Data for analysis below:
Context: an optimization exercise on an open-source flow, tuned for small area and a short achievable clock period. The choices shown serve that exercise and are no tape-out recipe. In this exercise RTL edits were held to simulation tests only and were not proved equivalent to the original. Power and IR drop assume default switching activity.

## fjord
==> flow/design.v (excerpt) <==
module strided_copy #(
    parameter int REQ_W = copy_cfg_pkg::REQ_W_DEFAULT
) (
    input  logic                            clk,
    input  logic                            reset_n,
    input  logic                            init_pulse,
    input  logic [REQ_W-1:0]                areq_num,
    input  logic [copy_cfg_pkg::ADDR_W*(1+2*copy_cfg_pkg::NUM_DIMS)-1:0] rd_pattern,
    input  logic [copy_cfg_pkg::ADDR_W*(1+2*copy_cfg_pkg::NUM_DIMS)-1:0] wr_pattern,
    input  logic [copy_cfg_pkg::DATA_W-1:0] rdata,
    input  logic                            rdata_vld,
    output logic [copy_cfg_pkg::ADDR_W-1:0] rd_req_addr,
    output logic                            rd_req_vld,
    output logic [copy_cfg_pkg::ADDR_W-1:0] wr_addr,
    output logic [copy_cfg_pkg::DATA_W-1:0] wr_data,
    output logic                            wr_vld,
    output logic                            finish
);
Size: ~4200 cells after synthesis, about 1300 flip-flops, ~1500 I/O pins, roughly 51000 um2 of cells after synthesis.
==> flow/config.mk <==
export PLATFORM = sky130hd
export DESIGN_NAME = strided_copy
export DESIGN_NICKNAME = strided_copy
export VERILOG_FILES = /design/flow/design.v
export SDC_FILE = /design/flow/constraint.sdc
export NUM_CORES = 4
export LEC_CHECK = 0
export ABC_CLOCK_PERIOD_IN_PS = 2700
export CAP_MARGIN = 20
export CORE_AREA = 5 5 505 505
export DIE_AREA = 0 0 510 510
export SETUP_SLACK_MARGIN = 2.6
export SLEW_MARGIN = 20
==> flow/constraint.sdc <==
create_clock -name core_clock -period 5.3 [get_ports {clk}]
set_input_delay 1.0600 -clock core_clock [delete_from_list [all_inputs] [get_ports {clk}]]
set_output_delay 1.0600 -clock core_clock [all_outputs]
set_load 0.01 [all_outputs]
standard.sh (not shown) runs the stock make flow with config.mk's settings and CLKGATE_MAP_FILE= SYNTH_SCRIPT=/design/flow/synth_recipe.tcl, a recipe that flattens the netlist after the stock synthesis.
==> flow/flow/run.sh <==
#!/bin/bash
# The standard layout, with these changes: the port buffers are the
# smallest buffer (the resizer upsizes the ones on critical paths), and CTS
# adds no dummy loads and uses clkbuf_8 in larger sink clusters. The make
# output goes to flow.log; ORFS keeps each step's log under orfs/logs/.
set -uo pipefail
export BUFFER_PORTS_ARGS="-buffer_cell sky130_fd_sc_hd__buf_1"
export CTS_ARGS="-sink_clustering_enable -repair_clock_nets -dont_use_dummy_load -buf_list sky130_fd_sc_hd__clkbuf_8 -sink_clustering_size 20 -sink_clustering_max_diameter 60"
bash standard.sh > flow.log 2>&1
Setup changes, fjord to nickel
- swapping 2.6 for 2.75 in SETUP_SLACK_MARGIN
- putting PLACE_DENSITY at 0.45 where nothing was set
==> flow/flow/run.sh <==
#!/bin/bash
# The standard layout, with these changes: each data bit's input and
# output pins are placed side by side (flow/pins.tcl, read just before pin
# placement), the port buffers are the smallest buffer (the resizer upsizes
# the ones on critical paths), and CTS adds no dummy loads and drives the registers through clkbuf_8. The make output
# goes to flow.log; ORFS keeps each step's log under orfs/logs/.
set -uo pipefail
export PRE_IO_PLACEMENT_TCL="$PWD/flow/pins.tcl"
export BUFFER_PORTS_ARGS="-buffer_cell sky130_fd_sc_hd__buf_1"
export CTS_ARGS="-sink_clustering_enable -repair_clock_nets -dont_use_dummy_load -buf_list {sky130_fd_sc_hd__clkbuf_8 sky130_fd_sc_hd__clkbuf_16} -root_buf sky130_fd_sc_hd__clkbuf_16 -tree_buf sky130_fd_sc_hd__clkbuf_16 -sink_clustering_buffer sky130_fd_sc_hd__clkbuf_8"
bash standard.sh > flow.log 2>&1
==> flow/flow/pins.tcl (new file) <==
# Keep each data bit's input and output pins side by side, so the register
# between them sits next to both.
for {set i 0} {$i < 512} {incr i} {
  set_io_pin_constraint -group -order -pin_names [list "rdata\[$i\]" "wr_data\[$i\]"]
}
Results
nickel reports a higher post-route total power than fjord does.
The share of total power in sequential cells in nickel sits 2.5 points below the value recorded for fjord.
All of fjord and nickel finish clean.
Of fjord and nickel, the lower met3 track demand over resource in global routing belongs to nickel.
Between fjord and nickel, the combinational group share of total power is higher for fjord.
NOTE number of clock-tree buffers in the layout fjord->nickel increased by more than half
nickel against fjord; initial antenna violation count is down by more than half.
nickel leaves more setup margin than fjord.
End of Data for analysis.
Data for analysis below:
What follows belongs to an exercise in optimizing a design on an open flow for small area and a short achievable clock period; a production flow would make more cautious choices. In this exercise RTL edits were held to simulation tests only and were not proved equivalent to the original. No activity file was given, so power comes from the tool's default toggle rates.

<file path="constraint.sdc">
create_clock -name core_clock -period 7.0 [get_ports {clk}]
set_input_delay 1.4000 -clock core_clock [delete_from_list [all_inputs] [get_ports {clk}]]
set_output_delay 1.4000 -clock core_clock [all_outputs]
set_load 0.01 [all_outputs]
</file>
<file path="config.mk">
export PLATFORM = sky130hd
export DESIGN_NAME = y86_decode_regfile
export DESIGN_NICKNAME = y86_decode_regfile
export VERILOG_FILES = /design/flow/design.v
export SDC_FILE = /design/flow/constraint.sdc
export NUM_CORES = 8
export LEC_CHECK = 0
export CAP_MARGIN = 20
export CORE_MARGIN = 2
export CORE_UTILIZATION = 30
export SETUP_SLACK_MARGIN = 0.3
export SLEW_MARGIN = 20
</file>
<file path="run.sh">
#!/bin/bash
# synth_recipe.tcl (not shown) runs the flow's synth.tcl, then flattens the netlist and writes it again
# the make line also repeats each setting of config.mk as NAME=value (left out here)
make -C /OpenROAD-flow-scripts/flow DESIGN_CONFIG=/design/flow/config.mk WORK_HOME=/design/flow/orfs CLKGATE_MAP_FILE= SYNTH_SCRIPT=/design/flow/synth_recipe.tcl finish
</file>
End of Data for analysis.
Task: Which lines of the data above contain "group"? Copy each one.

The completed task:
  set_io_pin_constraint -group -order -pin_names [list "rdata\[$i\]" "wr_data\[$i\]"]
Between fjord and nickel, the combinational group share of total power is higher for fjord.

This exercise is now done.